Presentation on theme: "Non-Mendelian Genetics. Some traits don’t follow the simple dominant/recessive rules that Mendel first applied to genetics. Traits can be controlled."— Presentation transcript:
Some traits don’t follow the simple dominant/recessive rules that Mendel first applied to genetics. Traits can be controlled by more than one gene. Some alleles are neither dominant nor recessive.
Incomplete Dominance One allele is not completely dominant over another. The heterozygous phenotype is a blending of the two homozygous phenotypes. Example: four o’clock flowers rr=red ww=white rw=pink (blending of the two alleles)
Codominance Two alleles are both expressed as a dominant phenotype Coat color in cows RR: Red WW: White RW: Roan, white with red spots (NOT pink!)

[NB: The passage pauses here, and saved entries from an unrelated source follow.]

File: src/rtl/rmw_pkg.sv
package rmw_pkg;
  typedef enum logic [2:0] {
    ST_IDLE,
    ST_RD_ISSUE,
    ST_RD_WAIT,
    ST_MERGE_WR,
    ST_DONE
  } rmw_state_e;
endpackage

File: src/rtl/rmw_lane_decode.sv
module rmw_lane_decode #(
  parameter int LANES  = 8,
  parameter int OFS_W  = $clog2(LANES),
  parameter int SIZE_W = $clog2(OFS_W + 1)
) (
  input  logic              lane_sel_i,
  input  logic [SIZE_W-1:0] size_i,
  input  logic [OFS_W-1:0]  ofs_i,
  input  logic [LANES-1:0]  be_i,
  output logic [LANES-1:0]  mask_o
);
  logic [2*LANES-1:0] span;
  logic [2*LANES-1:0] shifted;

  always_comb begin
    span = '0;
    for (int k = 0; k < LANES; k++) begin
      if (k < (32'd1 << size_i)) span[k] = 1'b1;
    end
    // lanes pushed past the top of the word are discarded
    shifted = span << ofs_i;
    mask_o  = lane_sel_i ? be_i : shifted[LANES-1:0];
  end
endmodule

File: src/rtl/rmw_lane_merge.sv
module rmw_lane_merge #(
  parameter int LANES  = 8,
  parameter int LANE_W = 8
) (
  input  logic [LANES*LANE_W-1:0] old_i,
  input  logic [LANES*LANE_W-1:0] new_i,
  input  logic [LANES-1:0]        mask_i,
  output logic [LANES*LANE_W-1:0] word_o
);
  for (genvar g = 0; g < LANES; g++) begin : g_lane
    assign word_o[g*LANE_W +: LANE_W] = mask_i[g] ? new_i[g*LANE_W +: LANE_W]
                                                  : old_i[g*LANE_W +: LANE_W];
  end
endmodule

File: src/rtl/rmw_lat_timer.sv
module rmw_lat_timer #(
  parameter int LAT   = 2,
  parameter int CNT_W = $clog2(LAT + 1)
) (
  input  logic clk_i,
  input  logic rst_ni,
  input  logic start_i,
  output logic expired_o
);
  logic [CNT_W-1:0] cnt_q;
  logic             busy_q;

  always_ff @(posedge clk_i or negedge rst_ni) begin
    if (!rst_ni) begin
      busy_q <= 1'b0;
      cnt_q  <= '0;
    end else if (start_i) begin
      busy_q <= 1'b1;
      cnt_q  <= CNT_W'(1);
    end else if (busy_q) begin
      if (cnt_q == CNT_W'(LAT)) busy_q <= 1'b0;
      else                      cnt_q  <= cnt_q + CNT_W'(1);
    end
  end

  assign expired_o = busy_q && (cnt_q == CNT_W'(LAT));
endmodule

File: src/rtl/rmw_byte_writer.sv
module rmw_byte_writer #(
  parameter int ADDR_W  = 12,
  parameter int DATA_W  = 64,
  parameter int RD_LAT  = 2,
  localparam int LANES   = DATA_W / 8,
  localparam int OFS_W   = $clog2(LANES),
  localparam int WADDR_W = ADDR_W - OFS_W,
  localparam int SIZE_W  = $clog2(OFS_W + 1)
) (
  input  logic               clk_i,
  input  logic               rst_ni,
  input  logic               req_valid_i,
  output logic               req_ready_o,
  input  logic               req_we_i,
  input  logic [ADDR_W-1:0]  req_addr_i,
  input  logic [DATA_W-1:0]  req_wdata_i,
  input  logic               req_lane_sel_i,
  input  logic [SIZE_W-1:0]  req_size_i,
  input  logic [LANES-1:0]   req_be_i,
  output logic               rsp_valid_o,
  output logic [DATA_W-1:0]  rsp_rdata_o,
  output logic [WADDR_W-1:0] mem_addr_o,
  output logic               mem_re_o,
  output logic               mem_we_o,
  output logic [DATA_W-1:0]  mem_wdata_o,
  input  logic [DATA_W-1:0]  mem_rdata_i
);
  import rmw_pkg::*;

  rmw_state_e         state_q, state_d;
  logic [WADDR_W-1:0] addr_q;
  logic [DATA_W-1:0]  wdata_q;
  logic [DATA_W-1:0]  hold_q;
  logic [LANES-1:0]   mask_q;
  logic               we_q;

  logic [LANES-1:0]   req_mask;
  logic [DATA_W-1:0]  merged;
  logic               accept;
  logic               mask_full;
  logic               mask_empty;
  logic               lat_done;

  rmw_lane_decode #(
    .LANES (LANES),
    .OFS_W (OFS_W),
    .SIZE_W(SIZE_W)
  ) u_decode (
    .lane_sel_i(req_lane_sel_i),
    .size_i    (req_size_i),
    .ofs_i     (req_addr_i[OFS_W-1:0]),
    .be_i      (req_be_i),
    .mask_o    (req_mask)
  );

  rmw_lane_merge #(
    .LANES (LANES),
    .LANE_W(8)
  ) u_merge (
    .old_i (mem_rdata_i),
    .new_i (wdata_q),
    .mask_i(mask_q),
    .word_o(merged)
  );

  rmw_lat_timer #(
    .LAT(RD_LAT)
  ) u_timer (
    .clk_i    (clk_i),
    .rst_ni   (rst_ni),
    .start_i  (state_q == ST_RD_ISSUE),
    .expired_o(lat_done)
  );

  assign req_ready_o = (state_q == ST_IDLE);
  assign accept      = req_valid_i && req_ready_o;
  assign mask_full   = &req_mask;
  assign mask_empty  = ~|req_mask;

  always_comb begin
    state_d = state_q;
    unique case (state_q)
      ST_IDLE: begin
        if (accept) begin
          if (!req_we_i)      state_d = ST_RD_ISSUE;
          else if (mask_empty) state_d = ST_IDLE;
          else if (mask_full)  state_d = ST_MERGE_WR;
          else                 state_d = ST_RD_ISSUE;
        end
      end
      ST_RD_ISSUE: state_d = ST_RD_WAIT;
      ST_RD_WAIT:  if (lat_done) state_d = we_q ? ST_MERGE_WR : ST_DONE;
      ST_MERGE_WR: state_d = ST_DONE;
      ST_DONE:     state_d = ST_IDLE;
      default:     state_d = ST_IDLE;
    endcase
  end

  always_ff @(posedge clk_i or negedge rst_ni) begin
    if (!rst_ni) begin
      state_q <= ST_IDLE;
      addr_q  <= '0;
      wdata_q <= '0;
      hold_q  <= '0;
      mask_q  <= '0;
      we_q    <= 1'b0;
    end else begin
      state_q <= state_d;
      if (accept && !(req_we_i && mask_empty)) begin
        addr_q  <= req_addr_i[ADDR_W-1:OFS_W];
        wdata_q <= req_wdata_i;
        hold_q  <= req_wdata_i;
        mask_q  <= req_we_i ? req_mask : '0;
        we_q    <= req_we_i;
      end else if (state_q == ST_RD_WAIT && lat_done) begin
        // reads carry an empty mask, so the fetched word passes unchanged
        hold_q <= merged;
      end
    end
  end

  assign mem_addr_o  = addr_q;
  assign mem_re_o    = (state_q == ST_RD_ISSUE);
  assign mem_we_o    = (state_q == ST_MERGE_WR);
  assign mem_wdata_o = hold_q;
  assign rsp_valid_o = (state_q == ST_DONE) && !we_q;
  assign rsp_rdata_o = hold_q;
endmodule

File: config.mk
export PLATFORM = sky130hd
export DESIGN_NAME = rmw_byte_writer
export DESIGN_NICKNAME = d
export VERILOG_FILES = /design/src/rtl/rmw_pkg.sv /design/src/rtl/rmw_lane_decode.sv /design/src/rtl/rmw_lane_merge.sv /design/src/rtl/rmw_lat_timer.sv /design/src/rtl/rmw_byte_writer.sv
export SDC_FILE = /design/constraint.sdc
export NUM_CORES = 1
export LEC_CHECK = 0
export BUFFER_PORTS_ARGS = -buffer_cell sky130_fd_sc_hd__buf_4
export CORE_AREA = 2 2 137 139
export CTS_CLUSTER_SIZE = 12
export DETAILED_ROUTE_END_ITERATION = 16
export DIE_AREA = 0 0 139 141
export MAX_ROUTING_LAYER = met4
export PLACE_DENSITY = 0.79
export SYNTH_ARGS = -nofsm -noshare
export SYNTH_HDL_FRONTEND = slang
export SYNTH_SLANG_ARGS = --single-unit
File: constraint.sdc
create_clock -name clk_i -period 2.5 [get_ports clk_i]
set_input_delay 0 -clock clk_i [delete_from_list [all_inputs] [get_ports clk_i]]
set_output_delay 0 -clock clk_i [all_outputs]
set_load 0.005 [all_outputs]
==> flow_summary.toml, run 1 <==
[outcome]
outcome = "finished, final reports clean"

[timing]
hold_violations = 0
relSlewSlack = 0.581
setup_viol = 0
rsz0062_at_grt = "false"
slew_viol_final = 0
finClkSkew_ns = 0.0126
fmax_mhz = 457
whs_ns = 0.0156
tightest_slew_ns = 0.628
setup_ws_ns = 0.312
post-route-period-util = 0.875
fin_crit_ns = 2.19

[clock_tree]
numCtsBuffers = 17
clkTransAtPathRegs_ns = 0.07
cts_tree = "yes"
cts-root-buf = "clkbuf_16"
clock_latency_ns = 0.41
cts_buffer_depth = 2
cts_setup_buffers = 0
ctsHtreeMaxLevel = 4
cts.sinks = 152

[synthesis]
synthSimpleGateAreaFrac = 0.0594
synthAdderAreaFrac = 0.00146
yosys_warnings = 0
synth_top_family_by_area = "multiplexers"
postSynthCellCount = 691
yosys.area.top_type = "dfrtp_1"
avgSynthCellArea_um2 = 12.4
async_reset_ff_frac = 1.00
synthesis.nets = 847
yosysSeqAreaShare = 0.444
synth_compound_area_frac = 0.0736
synth_cell_types = 46
netlist_top_cells_area = "dfrtp_1, mux2_4, mux2i_1"
synth-xor-area-share = 0.00102
synth_edf_count = 0
muxShareOfSynthArea = 0.313
synth_ff_type = "dfrtp_1"
ys_ff_latch = 152
synthesis.area_um2 = 8570
yosysTopAreaCellShare = 0.444

[placed_design]
gp_congestion = 0.842
dpl_worst_slack_ns = -0.00785
port_buffers = 295
hpwl_um = 14800

[floorplanning]
fp.dieW_um = 139
start_util = 0.469
die_h_um = 141
rows = 50
die_area_um2 = 19600
ios = 296
core_um2 = 18300

[grt]
met2_usage = 0.392
antenna_found_initial = 0
globalRouteMet1Util = 0.268
grt_pass1_wl_um = 34800
grtUsageMet3 = 0.0414
grt_max_degree = 129
grt_util_all_layers = 0.228
grt_overflow = 0
grt_busiest_layer = "met2"
grt_pass1_vias = 6738

[setup_path]
crit_buf_inv = 2
startpoint_type = "register"
critical-path-slowest-cell = "dfrtp_1"
crit_fanout = 128
path_delay_family = "simple AND/OR/NAND/NOR gates"
critPathKind = "reg2reg"
cp_data_required_time_ns = 2.79
slowest_delay_ns = 0.36
endpoint_kind = "register"
critPathArrivalTime_ns = 2.48
cp_cell_sequence = "inv_1 > ha_1 > nand3_1 > or3_4 > buf_12 > nand2_1 > o21ai_0 > mux2_4"

[cells_and_area]
layout_commonest_cell = "buf_4"
antenna_cells = 0
num-fill-cells = 1361
final_nets = 1157
drive_above_1_share = 0.478
regArea_um2 = 3800
final_cell_mix = "buf_4, dfrtp_1, mux2_4, dlygate4sd3_1, nand2_1"
multi_input_area_um2 = 3850
syn2layout_area_growth_pct = 38.8

[hold_path]
hp-class = "in2reg"

[route]
firstDrtPassIters = 4
viasPerCell = 5.06
drc = 0
wire_per_inst_um = 17.4
wirelength_um = 21700
vias = 6319
dr.first_iter.drc_count = 254
ant_nets = 0

[power_and_ir_drop]
worst_ir_drop_vdd_v = 0.000553
p_leak_nw = 5.96
p_per_area_nw_per_um2 = 1220

[job]
cap_violations = 0
[worst reg2reg max path: cells and delay by family, from the launching register on]
family | cells | cell delay (ns)
adders and majority gates | 1 | 0.19
muxes | 1 | 0.30
buffers and inverters | 2 | 0.28
and+or+nand+nor | 3 | 0.80
AOI/OAI and AO/OA | 1 | 0.12
DFF | 1 | 0.36
[power by group]
part           switching (W)  total (W)  internal (W)
Clock                0.00101    0.00261       0.00160
Combinational        0.00227    0.00682       0.00454
Sequential           0.00128    0.00502       0.00374
Total                0.00456     0.0145       0.00989
[area by class of cell]
class / instances / share of cell area
timing repair buffer: 401 / 0.280
sequential: 152 / 0.320
multi-input combinational: 424 / 0.324
clock inverter: 11 / 0.0122
tap: 234 / 0.0246
inverter: 5 / 0.00158
clock buffer: 21 / 0.0379
[metal layers]
layer  up-vias  wire, um  part of all wire
met1      3096      9060              0.42
met2       200     11300              0.52
met5         -         0                 0
met4         0       480             0.022
met3        42       855             0.039
li1       2981         -                 -
[synth_stat cells (2+ instances only)]
library cell / n
o2bb2ai_1: 5
mux2_2: 6
a21o_1: 3
clkbuf_1: 19
nand2_1: 74
nand2b_1: 2
nor4_1: 2
mux2i_1: 65
or2_2: 2
and2_1: 2
nor2b_1: 4
nor3_1: 7
o21a_1: 3
nor4b_1: 2
buf_4: 64
a21oi_1: 10
buf_12: 14
nor2_1: 8
a32o_1: 2
a211o_1: 2
nor3b_1: 4
a211oi_1: 3
mux2_4: 130
nand3_1: 2
inv_1: 5
dfrtp_1: 152
buf_1: 9
buf_2: 2
o21ai_0: 71
[registers in the layout, indices dropped and copies added, names as in the netlist]
signal,cells
u_timer.busy_q,1
mem_wdata_o,64
mask_q,8
wdata_q,64
u_timer.cnt_q,2
state_q,3
we_q,1
mem_addr_o,9
[cell families after synthesis]
group,count (synthesis)
muxes,202
and+or+nand+nor,113
xor gates and xnor gates,1
AOI/OAI and AO/OA,107
buffers and inverters,115
DFF,152
adders and majority gates,1
[through the flow]
stage / area (um2) / power [W] / TNS [ns] / instances / utilization
floorplan: 8570 / 0.00977 / 0 / 691 / -
global placement: 10400 / 0.0114 / -0.171 / 1130 / 0.571
detailed placement: 10400 / 0.0117 / -0.0423 / 1130 / 0.571
CTS: 11900 / 0.0145 / 0 / 1248 / 0.651
global route: 11900 / 0.0153 / 0 / 1248 / 0.651
finish: 11900 / 0.0145 / 0 / 1248 / 0.651
[final timing paths]
kind | start | end | slack [ns] | cells past startpoint
max in group asynchronous | rst_ni | wdata_q[49] | 1.69 | 3
hold / removal | mem_rdata_i[29] | mem_wdata_o[29] | 0.02 | 4
setup reg to reg | u_timer.cnt_q[0] | mem_wdata_o[7] | 0.31 | 8
setup / recovery | u_timer.cnt_q[0] | mem_wdata_o[7] | 0.31 | 8
min in group asynchronous | rst_ni | wdata_q[8] | 0.06 | 2
hold reg to reg | wdata_q[62] | wdata_q[62] | 0.51 | 1
[repair_timing]
item,4_1_cts,5_1_grt
endpoints found under the hold margin,298,0
gates resized for setup,0,0
hold buffers,86,0
(Power assumes the default switching activity.)
==> inputs of run 2 (changes only) <==
--- a/config.mk
+++ b/config.mk
@@ -6,12 +6,13 @@
 export NUM_CORES = 1
 export LEC_CHECK = 0
 export BUFFER_PORTS_ARGS = -buffer_cell sky130_fd_sc_hd__buf_4
-export CORE_AREA = 2 2 137 139
+export CORE_AREA = 2 2 102 178
 export CTS_CLUSTER_SIZE = 12
 export DETAILED_ROUTE_END_ITERATION = 16
-export DIE_AREA = 0 0 139 141
+export DIE_AREA = 0 0 104 180
 export MAX_ROUTING_LAYER = met4
 export PLACE_DENSITY = 0.79
 export SYNTH_ARGS = -nofsm -noshare
 export SYNTH_HDL_FRONTEND = slang
+export SYNTH_HIERARCHICAL = 1
 export SYNTH_SLANG_ARGS = --single-unit
==> flow_summary.toml, run 2 <==
[synthesis]
yosysSeqAreaShare = 0.468
netlist_top_cells_area = "dfrtp_1, mux2_4, mux2i_1"
async_reset_ff_frac = 1.00
synth_common_cells = "dfrtp_1, o21ai_0, inv_1"
yosys_warnings = 6
synth_cell_types = 46
synthesis.nets = 911
avgSynthCellArea_um2 = 10.8
synth_edf_count = 0
postSynthCellCount = 755
yosysTopAreaCellShare = 0.468
yosys.area.top_type = "dfrtp_1"
synthesis.area_um2 = 8140
ys_ff_latch = 152
synth_ff_type = "dfrtp_1"
synth.most_common_cell = "dfrtp_1"

[cells_and_area]
antenna_cells = 0
fin_area_um2 = 11700
syn2layout_area_growth_pct = 43.4
final_nets = 1235
final_util = 0.674
final_cell_mix = "buf_4, dfrtp_1, dlygate4sd3_1, o21ai_0, inv_1"
drive_above_1_share = 0.387
layout_commonest_cell = "buf_4"

[power_and_ir_drop]
p_per_area_nw_per_um2 = 1100
comb_power_share = 0.411
swShare = 0.342
worst_ir_drop_vdd_v = 0.000602
clockPowerShare = 0.207
fin_total_pwr_w = 0.0128
p_int_w = 0.00843
p_leak_nw = 5.53
seq_power_share = 0.382
p_sw_w = 0.00437

[timing]
rsz0062_at_grt = "false"
tightest_slew_ns = 0.782
relSlewSlack = 0.478
finClkSkew_ns = 0.0141
post-route-period-util = 0.903
fin_crit_ns = 2.26
setup_viol = 0
slew_viol_final = 0
fmax_mhz = 443
setup_ws_ns = 0.243
hold_violations = 0
finalSetupTns_ns = 0

[grt]
grt_pass1_wl_um = 37000
antenna_found_initial = 0
grt_util_all_layers = 0.257
grt_overflow = 0
grt_max_degree = 81
grt_pass1_vias = 7077

[setup_path]
startpoint_type = "register"
cp_data_required_time_ns = 2.78
critPathArrivalTime_ns = 2.53
crit_fanout = 32
endpoint_kind = "register"
critPathKind = "reg2reg"

[clock_tree]
cts_tree = "yes"
numCtsBuffers = 17
cts_setup_buffers = 0
cts-root-buf = "clkbuf_16"
clock_latency_ns = 0.42
cts.sinks = 152
clkTransAtPathRegs_ns = 0.07
cts_buffer_depth = 2
ctsHtreeMaxLevel = 4

[floorplanning]
start_util = 0.470
die_area_um2 = 18700
ios = 296
die_h_um = 180
core_um2 = 17300
rows = 64
fp.dieW_um = 104

[job]
cap_violations = 0

[outcome]
outcome = "finished, final reports clean"

[route]
vias = 6732
viasPerCell = 5.09
drc = 0
firstDrtPassIters = 5
wirelength_um = 23300
wire_per_inst_um = 17.6
ant_nets = 0
dr.first_iter.drc_count = 340

[hold_path]
hp-class = "in2reg"

[placed_design]
dpl_worst_slack_ns = 0.405
placed_area_um2 = 9960
gp_congestion = 0.845
hpwl_um = 14900
port_buffers = 295
==> run 2: stage by stage <==
step,hold slack (ns),std cells
3_5_place_dp,0.0869,1181
5_1_grt,0.0239,1322
2_1_floorplan,-0.296,755
4_1_cts,0.0000752,1322
3_3_place_gp,0.0830,1181
6_report,0.0133,1322
==> run 2: power groups by stage <==
stage | logic, W | clock network, W | registers (W)
after CTS | 0.00520 | 0.00270 | 0.00486
after floorplan | 0.00375 | 0 | 0.00438
final | 0.00527 | 0.00265 | 0.00490
after global placement | 0.00487 | 0 | 0.00483
after global routing | 0.00575 | 0.00280 | 0.00506
after detailed placement | 0.00502 | 0 | 0.00489
==> run 2: path summary, 6_finish.rpt <==
kind / cells after the start / slack, ns / start / end
worst min register to register: 1 / 0.52 / mem_addr_o[3] / mem_addr_o[3]
min in group asynchronous: 2 / 0.19 / rst_ni / wdata_q[55]
max in group asynchronous: 3 / 1.60 / rst_ni / mem_wdata_o[61]
worst max register to register: 7 / 0.24 / u_timer/cnt_q[0] / mem_wdata_o[45]
worst max-delay path: 7 / 0.24 / u_timer/cnt_q[0] / mem_wdata_o[45]
worst min-delay path: 4 / 0.01 / mem_rdata_i[48] / mem_wdata_o[48]
==> run 2: critical path, cell delays in order, from the launching register on <==
cell     delay [ns]
dfrtp_1        0.39
inv_1          0.07
ha_1           0.20
and2_2         0.20
nor3b_2        0.38
buf_12         0.30
mux2i_1        0.38
o21ai_1        0.17
==> run 2: cell families after synthesis <==
family / count (synthesis) / synth area share
mux: 141 / 0.215
simple gates: 111 / 0.0612
fa+ha+maj: 1 / 0.00154
buf+inv: 185 / 0.143
flops: 152 / 0.468
compound gates: 165 / 0.112
==> run 2: final cells by class <==
class	count	area, um2
clock buffers	20	457
clock inverters	11	146
fillers	1285	5630
inverters	74	278
multi-input cells	418	3190
flip-flops and latches	152	3800
well taps	231	289
repair buffers	416	3500
==> run 2: what timing repair did <==
item                                   4_1_cts  5_1_grt
hold buffers                               110        0
resized for setup                            0        0
endpoints found under the hold margin      224        0
==> run 2: per-layer routing <==
layer / routed length (um) / share of wire / global-route usage
met1: 8630 / 0.37 / 0.276
met2: 12700 / 0.55 / 0.453
met3: 872 / 0.037 / 0.0442
met4: 1050 / 0.045 / 0.132
met5: 0 / 0 / -
==> inputs of run 3 (changes only) <==
==> constraint.sdc (replaced) <==
create_clock -name clk_i -period 2.38 [get_ports clk_i]
set_input_delay 0.238 -clock clk_i [delete_from_list [all_inputs] [get_ports clk_i]]
set_output_delay 0.238 -clock clk_i [all_outputs]
set_load 0.005 [all_outputs]
==> flow_summary.toml, run 3 (synthesized netlist as in run 2, its figures left out) <==
[cells_and_area]
drive_above_1_share = 0.433
final_cell_mix = "buf_4, dfrtp_1, o21ai_0, inv_1, nand2_1"
syn2layout_area_growth_pct = 29.9
fin_area_um2 = 10600
final_nets = 1130
final_util = 0.611
antenna_cells = 0
num-fill-cells = 1451
layout_commonest_cell = "buf_4"

[route]
dr.first_iter.drc_count = 224
ant_nets = 0
viasPerCell = 4.87
drc = 0
firstDrtPassIters = 4
wire_per_inst_um = 16.5
vias = 5935
wirelength_um = 20000

[floorplanning]
rows = 64
die_h_um = 180
die_area_um2 = 18700
ios = 296
core_um2 = 17300
start_util = 0.470
fp.dieW_um = 104

[timing]
fin_crit_ns = 2.14
finClkSkew_ns = 0.0121
post-route-period-util = 0.897
relSlewSlack = 0.547
fmax_mhz = 468
setup_viol = 0
rsz0062_at_grt = "false"
slew_viol_final = 0
tightest_slew_ns = 0.680
finalSetupTns_ns = 0
hold_violations = 0

[clock_tree]
cts_buffer_depth = 2
cts_resized = 0
cts_tree = "yes"
numCtsBuffers = 17
cts.sinks = 152
clock_latency_ns = 0.41
ctsHtreeMaxLevel = 4
clkTransAtPathRegs_ns = 0.07
cts-root-buf = "clkbuf_16"

[outcome]
outcome = "finished, final reports clean"

[grt]
grt_util_all_layers = 0.223
grt_overflow = 0
grt_max_degree = 79
met2_usage = 0.396
grt_pass1_vias = 6199
grtUsageMet3 = 0.0424
globalRouteMet1Util = 0.248
antenna_found_initial = 0
grt_pass1_wl_um = 32200
grt_busiest_layer = "met2"

[power_and_ir_drop]
worst_ir_drop_vdd_v = 0.000536
p_leak_nw = 5.08
p_per_area_nw_per_um2 = 1220

[job]
cap_violations = 0

[setup_path]
cp_data_required_time_ns = 2.68
crit_fanout = 78
endpoint_kind = "register"
startpoint_type = "register"
critPathKind = "reg2reg"
critPathArrivalTime_ns = 2.43

[placed_design]
hpwl_um = 14900
gp_congestion = 0.831
port_buffers = 295
placed_area_um2 = 9990

[hold_path]
hp-class = "in2reg"
run 3: path summary, 6_finish.rpt:
check / to / slack [ns] / cells past startpoint / startpoint
worst max-delay path: mem_addr_o[1] / 0.24 / 4 / state_q[1]
worst min-delay path: wdata_q[52] / 0.04 / 3 / req_wdata_i[52]
worst max register to register: mem_addr_o[1] / 0.24 / 4 / state_q[1]
worst min register to register: mem_addr_o[6] / 0.51 / 1 / mem_addr_o[6]
max in group asynchronous: mask_q[5] / 1.35 / 3 / rst_ni
min in group asynchronous: wdata_q[5] / 0.36 / 2 / rst_ni
run 3: area by class of cell:
type | count | area (um2) | area share
clock inverter | 14 | 139 | 0.0131
sequential | 152 | 3800 | 0.360
clock buffer | 18 | 429 | 0.0406
timing repair buffer | 311 | 2440 | 0.231
inverter | 74 | 278 | 0.0263
multi-input combinational | 418 | 3190 | 0.302
tap | 231 | 289 | 0.0274
run 3: power by group:
group | leakage [nW] | internal, W | switching [W]
sequential | 1.88 | 0.00384 | 0.00121
clock | 0.276 | 0.00147 | 0.00114
combinational | 2.93 | 0.00321 | 0.00206
run 3: through the flow:
stage,std cells,total power [W],hold slack (ns),setup slack [ns]
floorplan,755,0.00854,-0.0576,0.298
detailed placement,1185,0.0104,0.239,0.0780
CTS,1218,0.0131,0.0244,0.253
global route,1218,0.0138,0.0319,0.181
finish,1218,0.0129,0.0443,0.244
global placement,1185,0.0102,0.233,0.123
run 3: repair_timing:
| item | in CTS | in global routing |
|---|---|---|
| hold buffers | 1 | 0 |
| endpoints found under the hold margin | 53 | 0 |
| setup buffers | 0 | 0 |
| endpoints found under the setup margin | 0 | 0 |
run 3: worst max-delay path, stage by stage, from the launching register on:
cell,delay (ns)
dfrtp_1,0.45
or4b_1,0.58
a31oi_4,0.27
buf_12,0.31
mux2_2,0.38
run 3: metal layers:
layer  routed length (um)  up-vias
li1                     -     2916
met1                 7890     2850
met2                11000      147
met3                  690       22
met4                  431        0
met5                    0        -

Review Males have an X and a Y chromosome Females have two X chromosomes These chromosomes determine sex, so genes located on these chromosomes are known as sex-linked genes.
The X chromosome is much larger than the Y, so it carries more genes than the Y chromosome. Disorders that are sex-linked are much more common in males, because they would only need 1 recessive allele to have the trait; rather than the two recessive alleles the females need.
Hemophilia Recessive trait Disorder where individuals are missing the normal blood clotting protein. Uncontrolled bleeds from minor cuts or bruises. Female hemophiliac: X h X h Female carrier: X h X Normal: XX Male hemophiliac: X h Y Normal: XY
Colorblindness Recessive Inability to see certain colors
Duchenne Muscular Dystrophy Recessive Progressive weakening and loss of skeletal muscle. Defective version of gene that codes for muscle protein
EXAMPLES!! A woman who is heterozygous for normal vision marries a man who is colorblind. What are the chances of them having a son or daughter who is colorblind? **NOTE: You have to use X’s and Y’s, and read the punnett square separately for boys and girls!**
A woman who is homozygous for normal blood clotting marries a man who has hemophilia. What are the chances of them having a son or daughter with hemophilia?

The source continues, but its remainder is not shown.